- _Task details_:
Line by line, transcribe the data shown below.

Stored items
+ + + + + + +
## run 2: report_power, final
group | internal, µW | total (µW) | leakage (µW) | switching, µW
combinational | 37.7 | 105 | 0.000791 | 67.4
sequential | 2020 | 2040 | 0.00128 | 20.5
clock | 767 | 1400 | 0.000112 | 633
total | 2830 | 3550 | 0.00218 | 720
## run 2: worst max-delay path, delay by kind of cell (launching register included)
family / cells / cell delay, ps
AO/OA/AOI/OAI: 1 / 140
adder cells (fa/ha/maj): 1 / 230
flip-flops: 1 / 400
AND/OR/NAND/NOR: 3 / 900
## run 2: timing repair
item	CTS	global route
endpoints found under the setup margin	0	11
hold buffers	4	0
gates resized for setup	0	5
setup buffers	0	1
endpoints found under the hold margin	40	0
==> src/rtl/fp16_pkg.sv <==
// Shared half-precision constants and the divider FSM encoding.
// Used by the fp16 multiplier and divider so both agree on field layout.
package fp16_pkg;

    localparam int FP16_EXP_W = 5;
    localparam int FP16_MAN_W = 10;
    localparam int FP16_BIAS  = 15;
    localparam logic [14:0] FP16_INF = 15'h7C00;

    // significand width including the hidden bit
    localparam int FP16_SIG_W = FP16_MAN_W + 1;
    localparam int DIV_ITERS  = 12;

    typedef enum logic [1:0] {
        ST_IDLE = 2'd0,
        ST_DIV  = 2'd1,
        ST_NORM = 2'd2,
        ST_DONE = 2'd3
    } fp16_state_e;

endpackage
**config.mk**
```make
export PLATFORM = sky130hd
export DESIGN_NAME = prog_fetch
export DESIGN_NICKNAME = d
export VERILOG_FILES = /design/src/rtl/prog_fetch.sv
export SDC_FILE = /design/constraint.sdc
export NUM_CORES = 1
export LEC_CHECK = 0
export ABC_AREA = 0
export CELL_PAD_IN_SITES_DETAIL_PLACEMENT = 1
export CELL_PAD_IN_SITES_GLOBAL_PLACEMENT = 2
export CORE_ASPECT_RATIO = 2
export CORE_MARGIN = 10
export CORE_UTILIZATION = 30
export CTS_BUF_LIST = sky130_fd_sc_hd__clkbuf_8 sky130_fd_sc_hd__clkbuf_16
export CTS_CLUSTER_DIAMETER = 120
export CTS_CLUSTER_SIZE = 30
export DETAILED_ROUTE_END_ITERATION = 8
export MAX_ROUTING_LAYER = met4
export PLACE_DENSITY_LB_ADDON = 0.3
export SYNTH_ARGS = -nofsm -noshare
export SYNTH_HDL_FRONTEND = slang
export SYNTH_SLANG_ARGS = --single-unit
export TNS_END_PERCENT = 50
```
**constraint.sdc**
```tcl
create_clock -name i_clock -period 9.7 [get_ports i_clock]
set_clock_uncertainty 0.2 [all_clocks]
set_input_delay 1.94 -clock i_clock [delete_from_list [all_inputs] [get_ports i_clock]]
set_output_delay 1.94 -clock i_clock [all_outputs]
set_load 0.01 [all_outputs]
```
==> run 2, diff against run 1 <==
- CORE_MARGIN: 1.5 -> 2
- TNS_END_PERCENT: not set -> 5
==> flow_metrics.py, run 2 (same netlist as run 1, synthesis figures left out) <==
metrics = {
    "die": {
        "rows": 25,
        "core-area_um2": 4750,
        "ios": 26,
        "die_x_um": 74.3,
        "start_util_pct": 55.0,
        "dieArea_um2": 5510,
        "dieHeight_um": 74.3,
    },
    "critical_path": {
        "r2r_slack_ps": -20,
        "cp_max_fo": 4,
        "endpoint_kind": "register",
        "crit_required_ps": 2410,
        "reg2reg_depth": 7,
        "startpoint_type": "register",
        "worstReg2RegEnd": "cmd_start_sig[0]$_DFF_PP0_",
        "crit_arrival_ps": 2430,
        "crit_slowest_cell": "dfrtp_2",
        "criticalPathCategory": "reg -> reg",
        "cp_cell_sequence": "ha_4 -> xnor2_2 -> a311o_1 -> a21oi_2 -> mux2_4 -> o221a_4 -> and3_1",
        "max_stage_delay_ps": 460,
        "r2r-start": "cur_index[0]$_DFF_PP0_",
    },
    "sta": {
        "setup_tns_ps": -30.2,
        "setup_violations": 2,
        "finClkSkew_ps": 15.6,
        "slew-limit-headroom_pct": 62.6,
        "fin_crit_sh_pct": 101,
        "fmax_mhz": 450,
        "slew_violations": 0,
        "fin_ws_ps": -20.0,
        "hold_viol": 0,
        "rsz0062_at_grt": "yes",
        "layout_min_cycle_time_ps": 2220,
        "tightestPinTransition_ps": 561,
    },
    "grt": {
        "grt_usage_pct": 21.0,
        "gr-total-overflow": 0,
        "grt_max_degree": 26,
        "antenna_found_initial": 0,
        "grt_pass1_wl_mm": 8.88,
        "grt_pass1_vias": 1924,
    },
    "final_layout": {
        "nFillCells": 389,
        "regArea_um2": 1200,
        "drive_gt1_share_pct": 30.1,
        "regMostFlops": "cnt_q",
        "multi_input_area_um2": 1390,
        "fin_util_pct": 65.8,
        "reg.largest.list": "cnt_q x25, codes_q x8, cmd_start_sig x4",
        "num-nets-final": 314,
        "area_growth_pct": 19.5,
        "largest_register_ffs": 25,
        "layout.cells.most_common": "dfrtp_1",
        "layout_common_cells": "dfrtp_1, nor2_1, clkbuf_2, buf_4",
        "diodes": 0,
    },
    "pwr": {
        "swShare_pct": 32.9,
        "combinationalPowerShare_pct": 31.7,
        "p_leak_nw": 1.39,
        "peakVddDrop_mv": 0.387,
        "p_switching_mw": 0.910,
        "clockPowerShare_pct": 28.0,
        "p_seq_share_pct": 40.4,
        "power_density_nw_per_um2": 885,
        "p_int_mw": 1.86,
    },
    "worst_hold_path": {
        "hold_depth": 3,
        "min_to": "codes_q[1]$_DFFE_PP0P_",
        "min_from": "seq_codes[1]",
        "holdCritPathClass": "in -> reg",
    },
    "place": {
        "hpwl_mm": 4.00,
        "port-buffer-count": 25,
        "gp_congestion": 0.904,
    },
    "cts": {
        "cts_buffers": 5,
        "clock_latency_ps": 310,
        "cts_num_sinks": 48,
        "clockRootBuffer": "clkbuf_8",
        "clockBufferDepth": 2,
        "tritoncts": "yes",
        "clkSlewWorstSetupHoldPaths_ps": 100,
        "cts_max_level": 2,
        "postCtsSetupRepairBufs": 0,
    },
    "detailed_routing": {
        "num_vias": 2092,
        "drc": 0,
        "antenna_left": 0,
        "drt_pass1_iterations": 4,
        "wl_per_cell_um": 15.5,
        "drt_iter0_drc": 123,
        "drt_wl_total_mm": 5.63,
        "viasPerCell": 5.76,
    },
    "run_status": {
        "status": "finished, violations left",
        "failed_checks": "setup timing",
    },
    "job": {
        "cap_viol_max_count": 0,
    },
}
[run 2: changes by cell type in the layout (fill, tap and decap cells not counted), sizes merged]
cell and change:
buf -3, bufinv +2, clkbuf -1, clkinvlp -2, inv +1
+ + + + + + +
- _Answer to this task_:
## run 2: report_power, final
group | internal, µW | total (µW) | leakage (µW) | switching, µW
combinational | 37.7 | 105 | 0.000791 | 67.4
sequential | 2020 | 2040 | 0.00128 | 20.5
clock | 767 | 1400 | 0.000112 | 633
total | 2830 | 3550 | 0.00218 | 720
## run 2: worst max-delay path, delay by kind of cell (launching register included)
family / cells / cell delay, ps
AO/OA/AOI/OAI: 1 / 140
adder cells (fa/ha/maj): 1 / 230
flip-flops: 1 / 400
AND/OR/NAND/NOR: 3 / 900
## run 2: timing repair
item	CTS	global route
endpoints found under the setup margin	0	11
hold buffers	4	0
gates resized for setup	0	5
setup buffers	0	1
endpoints found under the hold margin	40	0
==> src/rtl/fp16_pkg.sv <==
// Shared half-precision constants and the divider FSM encoding.
// Used by the fp16 multiplier and divider so both agree on field layout.
package fp16_pkg;

    localparam int FP16_EXP_W = 5;
    localparam int FP16_MAN_W = 10;
    localparam int FP16_BIAS  = 15;
    localparam logic [14:0] FP16_INF = 15'h7C00;

    // significand width including the hidden bit
    localparam int FP16_SIG_W = FP16_MAN_W + 1;
    localparam int DIV_ITERS  = 12;

    typedef enum logic [1:0] {
        ST_IDLE = 2'd0,
        ST_DIV  = 2'd1,
        ST_NORM = 2'd2,
        ST_DONE = 2'd3
    } fp16_state_e;

endpackage
**config.mk**
```make
export PLATFORM = sky130hd
export DESIGN_NAME = prog_fetch
export DESIGN_NICKNAME = d
export VERILOG_FILES = /design/src/rtl/prog_fetch.sv
export SDC_FILE = /design/constraint.sdc
export NUM_CORES = 1
export LEC_CHECK = 0
export ABC_AREA = 0
export CELL_PAD_IN_SITES_DETAIL_PLACEMENT = 1
export CELL_PAD_IN_SITES_GLOBAL_PLACEMENT = 2
export CORE_ASPECT_RATIO = 2
export CORE_MARGIN = 10
export CORE_UTILIZATION = 30
export CTS_BUF_LIST = sky130_fd_sc_hd__clkbuf_8 sky130_fd_sc_hd__clkbuf_16
export CTS_CLUSTER_DIAMETER = 120
export CTS_CLUSTER_SIZE = 30
export DETAILED_ROUTE_END_ITERATION = 8
export MAX_ROUTING_LAYER = met4
export PLACE_DENSITY_LB_ADDON = 0.3
export SYNTH_ARGS = -nofsm -noshare
export SYNTH_HDL_FRONTEND = slang
export SYNTH_SLANG_ARGS = --single-unit
export TNS_END_PERCENT = 50
```
**constraint.sdc**
```tcl
create_clock -name i_clock -period 9.7 [get_ports i_clock]
set_clock_uncertainty 0.2 [all_clocks]
set_input_delay 1.94 -clock i_clock [delete_from_list [all_inputs] [get_ports i_clock]]
set_output_delay 1.94 -clock i_clock [all_outputs]
set_load 0.01 [all_outputs]
```
==> run 2, diff against run 1 <==
- CORE_MARGIN: 1.5 -> 2
- TNS_END_PERCENT: not set -> 5
==> flow_metrics.py, run 2 (same netlist as run 1, synthesis figures left out) <==
metrics = {
    "die": {
        "rows": 25,
        "core-area_um2": 4750,
        "ios": 26,
        "die_x_um": 74.3,
        "start_util_pct": 55.0,
        "dieArea_um2": 5510,
        "dieHeight_um": 74.3,
    },
    "critical_path": {
        "r2r_slack_ps": -20,
        "cp_max_fo": 4,
        "endpoint_kind": "register",
        "crit_required_ps": 2410,
        "reg2reg_depth": 7,
        "startpoint_type": "register",
        "worstReg2RegEnd": "cmd_start_sig[0]$_DFF_PP0_",
        "crit_arrival_ps": 2430,
        "crit_slowest_cell": "dfrtp_2",
        "criticalPathCategory": "reg -> reg",
        "cp_cell_sequence": "ha_4 -> xnor2_2 -> a311o_1 -> a21oi_2 -> mux2_4 -> o221a_4 -> and3_1",
        "max_stage_delay_ps": 460,
        "r2r-start": "cur_index[0]$_DFF_PP0_",
    },
    "sta": {
        "setup_tns_ps": -30.2,
        "setup_violations": 2,
        "finClkSkew_ps": 15.6,
        "slew-limit-headroom_pct": 62.6,
        "fin_crit_sh_pct": 101,
        "fmax_mhz": 450,
        "slew_violations": 0,
        "fin_ws_ps": -20.0,
        "hold_viol": 0,
        "rsz0062_at_grt": "yes",
        "layout_min_cycle_time_ps": 2220,
        "tightestPinTransition_ps": 561,
    },
    "grt": {
        "grt_usage_pct": 21.0,
        "gr-total-overflow": 0,
        "grt_max_degree": 26,
        "antenna_found_initial": 0,
        "grt_pass1_wl_mm": 8.88,
        "grt_pass1_vias": 1924,
    },
    "final_layout": {
        "nFillCells": 389,
        "regArea_um2": 1200,
        "drive_gt1_share_pct": 30.1,
        "regMostFlops": "cnt_q",
        "multi_input_area_um2": 1390,
        "fin_util_pct": 65.8,
        "reg.largest.list": "cnt_q x25, codes_q x8, cmd_start_sig x4",
        "num-nets-final": 314,
        "area_growth_pct": 19.5,
        "largest_register_ffs": 25,
        "layout.cells.most_common": "dfrtp_1",
        "layout_common_cells": "dfrtp_1, nor2_1, clkbuf_2, buf_4",
        "diodes": 0,
    },
    "pwr": {
        "swShare_pct": 32.9,
        "combinationalPowerShare_pct": 31.7,
        "p_leak_nw": 1.39,
        "peakVddDrop_mv": 0.387,
        "p_switching_mw": 0.910,
        "clockPowerShare_pct": 28.0,
        "p_seq_share_pct": 40.4,
        "power_density_nw_per_um2": 885,
        "p_int_mw": 1.86,
    },
    "worst_hold_path": {
        "hold_depth": 3,
        "min_to": "codes_q[1]$_DFFE_PP0P_",
        "min_from": "seq_codes[1]",
        "holdCritPathClass": "in -> reg",
    },
    "place": {
        "hpwl_mm": 4.00,
        "port-buffer-count": 25,
        "gp_congestion": 0.904,
    },
    "cts": {
        "cts_buffers": 5,
        "clock_latency_ps": 310,
        "cts_num_sinks": 48,
        "clockRootBuffer": "clkbuf_8",
        "clockBufferDepth": 2,
        "tritoncts": "yes",
        "clkSlewWorstSetupHoldPaths_ps": 100,
        "cts_max_level": 2,
        "postCtsSetupRepairBufs": 0,
    },
    "detailed_routing": {
        "num_vias": 2092,
        "drc": 0,
        "antenna_left": 0,
        "drt_pass1_iterations": 4,
        "wl_per_cell_um": 15.5,
        "drt_iter0_drc": 123,
        "drt_wl_total_mm": 5.63,
        "viasPerCell": 5.76,
    },
    "run_status": {
        "status": "finished, violations left",
        "failed_checks": "setup timing",
    },
    "job": {
        "cap_viol_max_count": 0,
    },
}
[run 2: changes by cell type in the layout (fill, tap and decap cells not counted), sizes merged]
cell and change:
buf -3, bufinv +2, clkbuf -1, clkinvlp -2, inv +1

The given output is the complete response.